12. The device as claimed in claim 11, wherein the central processing module is configured to map the information of the regions of different thickness of the biological tissue on the display, and to reflect the qualified regions of the appearance information of the biological tissue on the display.

13. The device of claim 12, wherein the thickness and the appearance information are registered on a map.

14. The screening apparatus for biological tissue according to claim 13, wherein the central processing module pre-stores information of qualified appearance of biological tissue, and when the data acquisition module transmits the acquired information to the central processing module, the central processing module compares the pre-stored information of qualified appearance to identify the received information of qualified appearance of biological tissue and mark the qualified area on the biological tissue; when there is no qualified area on the biological tissue, the central processing module issues an alarm, and the movable platform transfers the biological tissue to a waste module.

15. The biological tissue screening device according to claim 14, wherein the central processing module stores information on qualified thickness of the biological tissue in advance, and when the data acquisition module transmits the acquired information to the central processing module, the central processing module compares the pre-stored information on qualified thickness to identify the received information on qualified thickness of the biological tissue and mark an area on the biological tissue with qualified thickness; when there is no area of acceptable thickness on the biological tissue, the central processing module issues an alarm and the movable platform transfers the biological tissue to a waste module.

16. The biological tissue screening apparatus according to claim 15, wherein the area of the map that is qualified in thickness and appearance is marked with a color, and the central processing module transfers the map of the marked color to the cutting module, and the biological tissue a that is qualified in thickness and appearance is cut out by the cutting module.
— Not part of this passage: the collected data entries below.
Source: an optimization exercise on an open RTL-to-GDS flow (aim: small area, a short achievable clock period and few clock cycles per item). Production flows keep margins and buffers that such runs may drop.
The RTL was checked by simulation tests, not by an equivalence proof against the original design.

==> indigo <==
==> flow/design.v <==
package pcl_pkg;
   localparam int CAPACITY = 64;
   localparam int ADDR_W   = $clog2(CAPACITY);
   localparam int LEN_W    = $clog2(CAPACITY + 1);
   localparam logic [1:0] KIND_ADD    = 2'd0;
   localparam logic [1:0] KIND_DELETE = 2'd1;
   localparam logic [1:0] KIND_GET    = 2'd2;
   localparam logic [1:0] KIND_LIST   = 2'd3;
   localparam logic [2:0] ST_VALUE   = 3'd0;
   localparam logic [2:0] ST_INVALID = 3'd1;
   localparam logic [2:0] ST_FULL    = 3'd2;
   localparam logic [2:0] ST_ELEMENT = 3'd3;
   localparam logic [2:0] ST_EMPTY   = 3'd4;
endpackage
This is an optimization exercise on Yosys and OpenROAD, whose aim is small area, not a production implementation.
RTL that was checked went through simulation tests only; none was proved equivalent to the original.

==> job 8831: inputs <==
Design complex_butterfly_bfp, start of the top module:
module complex_butterfly_bfp #(
  parameter int IWL1    = 16,
  parameter int IWL2    = 16,
  parameter int OWL     = 16,
  parameter int LATENCY = 4,
  parameter int EXPW    = 5
) (
  input  logic            clk,
  input  logic            rst,
  input  logic            strb_in,
  input  logic [1:0]      mode,
  input  logic [IWL1-1:0] din1_re,
  input  logic [IWL1-1:0] din1_im,
  input  logic [IWL2-1:0] din2_re,
  input  logic [IWL2-1:0] din2_im,
  input  logic [IWL1-1:0] din3_re,
  input  logic [IWL1-1:0] din3_im,
  input  logic            stage_clr,
  input  logic            frame_start,
  output logic [OWL-1:0]  dout1_re,
  output logic [OWL-1:0]  dout1_im,
  output logic [OWL-1:0]  dout2_re,
  output logic [OWL-1:0]  dout2_im,
  output logic            strb_out,
  output logic            sat_out,
  output logic            grow,
  output logic [EXPW-1:0] blk_exp,
  output logic            busy,
  output logic            clr_err
);
  ...
==> module bscale, before the edit <==
module bscale (
  input  logic [17:0] s,
  input  logic [1:0]  sh,
  output logic [16:0] f
);
  logic ovf, sel0, sel1, sel2, spos, sneg;
  logic [15:0] ones;
  assign ovf  = (~sh[1] & (s[17] ^ s[16])) | (~sh[1] & ~sh[0] & (s[16] ^ s[15]));
  assign sel0 = ~sh[1] & ~sh[0] & ~ovf;
  assign sel1 = ~sh[1] &  sh[0] & ~ovf;
  assign sel2 =  sh[1];
  assign spos = ovf & ~s[17];
  assign sneg = ovf &  s[17];
  assign ones = {sneg, {15{spos}}};
  for (genvar k = 0; k < 16; k++) begin : g_bit
    bsel3 u_sel (.e0(sel0), .x0(s[k]), .e1(sel1), .x1(s[k+1]), .e2(sel2), .x2(s[k+2]),
                 .one(ones[k]), .y(f[k]));
  end
  assign f[16] = ovf;
endmodule
==> module bsel3, before the edit <==
module bsel3 (
  input  logic e0, x0, e1, x1, e2, x2, one,
  output logic y
);
  assign y = (e0 & x0) | (e1 & x1) | (e2 & x2) | one;
endmodule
17. The apparatus according to claim 16, wherein the movable platform transfers the biological tissue a to the flexibility testing module, and detects the flexibility of the biological tissue a, and when the flexibility value of the biological tissue a is within a threshold range pre-stored in the flexibility testing module, the flexibility of the biological tissue a is tested to be qualified; and when the deflection value of the biological tissue A is not within the threshold range of the deflection test module, the deflection test of the biological tissue A fails.

18. The biological tissue screening apparatus according to claim 16, wherein said storage module includes a verification unit and a grouping unit,

19. The apparatus as claimed in claim 16, wherein the movable platform further comprises a mechanical unit, and when the module for testing the flexibility of the biological tissue a is used, the mechanical unit adjusts the position of the biological tissue a so that the module for testing the flexibility of the biological tissue a can test the flexibility of the biological tissue a.

20. The device of any one of claims 12-19, further comprising a control module configured to control the operation of the movable platform, the data acquisition module, the central processing module, the cutting module, the flexibility testing module, the storage module, and the waste module.